Putting the 'flex' in flexitarian

During the last year or two we have increasingly described ourselves as 'vegetarian', but the truth is we are more like 'flexitarians'. I haven't bought meat for about a year now, but we still indulge in fast food from time to time and will often eat meat when others serve it to us. As I typed that sentence about not buying meat, I realized that I have been buying some fish, so it is probably simply hopeless to attempt to label ourselves and we should just go ahead and eat what we want. Lately we've decided that adding some beef back into our diets would probably be a good thing. We're scouting out sources of local, pasture-raised healthy beef so we can buy some for this winter.

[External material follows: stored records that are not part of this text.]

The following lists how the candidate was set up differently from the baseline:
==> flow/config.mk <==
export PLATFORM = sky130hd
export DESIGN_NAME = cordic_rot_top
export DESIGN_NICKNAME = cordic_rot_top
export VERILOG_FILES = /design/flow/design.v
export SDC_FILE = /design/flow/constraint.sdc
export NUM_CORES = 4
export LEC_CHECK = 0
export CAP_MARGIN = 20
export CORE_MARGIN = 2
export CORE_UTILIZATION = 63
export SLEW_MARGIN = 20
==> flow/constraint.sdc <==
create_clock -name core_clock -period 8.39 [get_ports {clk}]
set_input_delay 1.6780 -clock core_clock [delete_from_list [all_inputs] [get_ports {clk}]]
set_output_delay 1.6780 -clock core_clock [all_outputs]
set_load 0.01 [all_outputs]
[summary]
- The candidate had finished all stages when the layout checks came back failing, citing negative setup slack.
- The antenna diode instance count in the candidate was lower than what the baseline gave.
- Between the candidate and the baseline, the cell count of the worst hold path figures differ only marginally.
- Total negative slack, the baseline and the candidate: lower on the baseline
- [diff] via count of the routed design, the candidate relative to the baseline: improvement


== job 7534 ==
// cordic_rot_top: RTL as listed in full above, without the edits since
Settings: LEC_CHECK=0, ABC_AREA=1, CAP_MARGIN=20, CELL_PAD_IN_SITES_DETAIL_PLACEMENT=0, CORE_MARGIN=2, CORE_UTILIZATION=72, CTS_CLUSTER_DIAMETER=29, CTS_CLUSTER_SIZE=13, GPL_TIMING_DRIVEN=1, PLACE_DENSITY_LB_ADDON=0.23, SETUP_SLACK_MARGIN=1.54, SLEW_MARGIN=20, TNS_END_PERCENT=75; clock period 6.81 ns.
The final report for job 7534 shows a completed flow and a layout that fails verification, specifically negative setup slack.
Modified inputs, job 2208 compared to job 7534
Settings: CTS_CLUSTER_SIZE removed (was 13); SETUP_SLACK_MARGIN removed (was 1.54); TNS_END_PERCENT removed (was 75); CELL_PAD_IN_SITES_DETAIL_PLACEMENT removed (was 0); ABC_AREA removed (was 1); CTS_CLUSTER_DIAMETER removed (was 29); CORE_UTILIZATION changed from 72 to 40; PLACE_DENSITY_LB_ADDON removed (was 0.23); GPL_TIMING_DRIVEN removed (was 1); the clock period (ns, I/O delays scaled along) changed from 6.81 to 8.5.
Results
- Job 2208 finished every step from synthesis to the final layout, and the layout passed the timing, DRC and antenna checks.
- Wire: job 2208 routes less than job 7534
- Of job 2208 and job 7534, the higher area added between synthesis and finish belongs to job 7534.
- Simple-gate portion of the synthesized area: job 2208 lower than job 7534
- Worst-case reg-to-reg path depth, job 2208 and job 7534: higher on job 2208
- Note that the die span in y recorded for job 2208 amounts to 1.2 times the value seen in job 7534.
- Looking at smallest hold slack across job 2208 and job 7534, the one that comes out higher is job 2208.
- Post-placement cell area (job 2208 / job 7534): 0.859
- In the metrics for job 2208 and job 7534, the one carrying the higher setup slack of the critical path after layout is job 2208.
==> job 2963 <==
==> flow/design.v <==
module multiplier  #(parameter width = 16)
   ( input    signed  [width-1 : 0] multiplicand,
     input    signed  [width-1 : 0] multiplier,   
     output   signed  [2 * width - 1 : 0] product
   ) ;
   assign  product = multiplicand * multiplier ;
endmodule
module  adder  #(parameter width = 32)  
		( input   signed [width-1 : 0] a ,
		  input   signed [width-1 : 0] b , 
		  output  signed [width-1 : 0] sum
		) ;
    assign   sum = a + b ;
endmodule
module accumulator #(parameter width = 32) 
	(input    clk,
     	 input    ena,
         input    reset,
         input	  signed [width - 1 : 0] acc_in,
   	 output   reg signed [width - 1 : 0] acc_out
	) ;
   always @(posedge clk) begin
      if (reset)  acc_out <= 0 ;
      else if (ena) acc_out <= acc_in ;
   end
endmodule
module mac_demo(input    clk, 
           input    reset, 
           input    ena,
   	   input    signed [16-1 : 0] k,
           input    signed [16-1 : 0] x,   
           output   signed [2 * 16 - 1 : 0] acc_out
          ) ;
           wire     signed [2 * 16 - 1 : 0] p ;
           wire     signed [2 * 16 - 1 : 0] acc_in ;
   multiplier  #(.width(16)) mult_0(.multiplicand(k),
                                          .multiplier(x),
                       			  .product(p)
                			  ) ;
   adder     #(.width(2*16)) add_0(.a(p),
                			 .b(acc_out),
                			 .sum(acc_in)
               				) ;
   accumulator  #(.width(2*16))  acc_0(.clk(clk),
                   			     .reset(reset),
                   			     .ena(ena),
                   			     .acc_in(acc_in),
                   			     .acc_out(acc_out)
                   			) ;
endmodule
## Cfu
module Cfu (
    input               cmd_valid,
    output              cmd_ready,
    input      [9:0]    cmd_payload_function_id,
    input      [31:0]   cmd_payload_inputs_0,
    input      [31:0]   cmd_payload_inputs_1,
    output reg          rsp_valid,
    input               rsp_ready,
    output reg [31:0]   rsp_payload_outputs_0,
    input               reset,
    input               clk
);
    wire signed [15:0] prod_0, prod_1, prod_2, prod_3;
    assign prod_0 = ($signed(cmd_payload_inputs_0[7:0])) * $signed(cmd_payload_inputs_1[7:0]);
    assign prod_1 = ($signed(cmd_payload_inputs_0[15:8])) * $signed(cmd_payload_inputs_1[15:8]);
    assign prod_2 = ($signed(cmd_payload_inputs_0[23:16])) * $signed(cmd_payload_inputs_1[23:16]);
    assign prod_3 = ($signed(cmd_payload_inputs_0[31:24])) * $signed(cmd_payload_inputs_1[31:24]);
    wire signed [31:0] sum_prods;
    assign sum_prods = prod_0 + prod_1 + prod_2 + prod_3;
    assign cmd_ready = ~rsp_valid;   
    always @(posedge clk) begin
        if (reset) begin
            rsp_payload_outputs_0 <= 32'b0;
            rsp_valid <= 1'b0;
        end else if (rsp_valid) begin
                rsp_valid <= ~rsp_ready;
            end else if (cmd_valid) begin
                    rsp_valid <= 1'b1;
                    rsp_payload_outputs_0 <= |cmd_payload_function_id[9:3]
                        ? 32'b0
                        : rsp_payload_outputs_0 + sum_prods;
                end
            end
endmodule
For scale: ~33 flip-flops, about 110 I/O pins.
clock: 5.45 ns
lec_check: 0
cap_margin: 20
core_margin: 2
core_utilization: 72
cts_cluster_diameter: 388
place_density: 0.36
slew_margin: 20
run.sh (not shown) runs the stock make flow with config.mk's settings and CLKGATE_MAP_FILE=.
The starting point never finished: it broke off in global routing (5_1_grt).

I know that many women can have healthy pregnancies with a vegetarian diet, but I've struggled with anemia in the past and my digestive issues make me wary of adding too much iron in supplement form. We will probably still eat meat only about once a week and will put some fish into the rotation as well. The truth is, I kind of like beef and am looking forward to adding some back into our diet.

I also thought I'd share a recipe for one of our favorite ways to use canned salmon. My kids love these and gobble them up every time I serve them. The recipe makes eight, which is really only enough for four adults (two cakes each), but you could probably double it if you wanted to. I also keep meaning to try these as a sandwich on a nice chewy roll with some honey mustard sauce and crispy lettuce. The original recipe suggests a honey mustard sauce, which you make by stirring together a tablespoon of honey mustard and one-fourth cup mayonnaise. We also like them with mango salsa or even tartar sauce.

Salmon Cakes

2 cans (6-7 oz size) boneless, skinless salmon
1 egg
¼ cup milk
¼ cup chopped green onions
1 tsp. dried dill or lemon pepper
1/4 cup dry bread crumbs
1-2 tbls. cooking oil


Beat egg and milk together in a bowl; stir in salmon and remaining ingredients except for oil. Form mixture into eight small patties, each about ½ inch thick. Heat oil in a large skillet over medium heat and fry on both sides until golden brown (about 3 minutes each side).

Comments

BurkeAndEmily said…
Have you checked out Zoe's Garden (http://zoegarden.com/)? They sell organic beef that they raise on their farm in Layton. I've never bought meat from them, but we are part of their CSA. They have a drop off right by us. They are one of the few CSAs where you don't have to purchase the whole season, you can start whenever you want.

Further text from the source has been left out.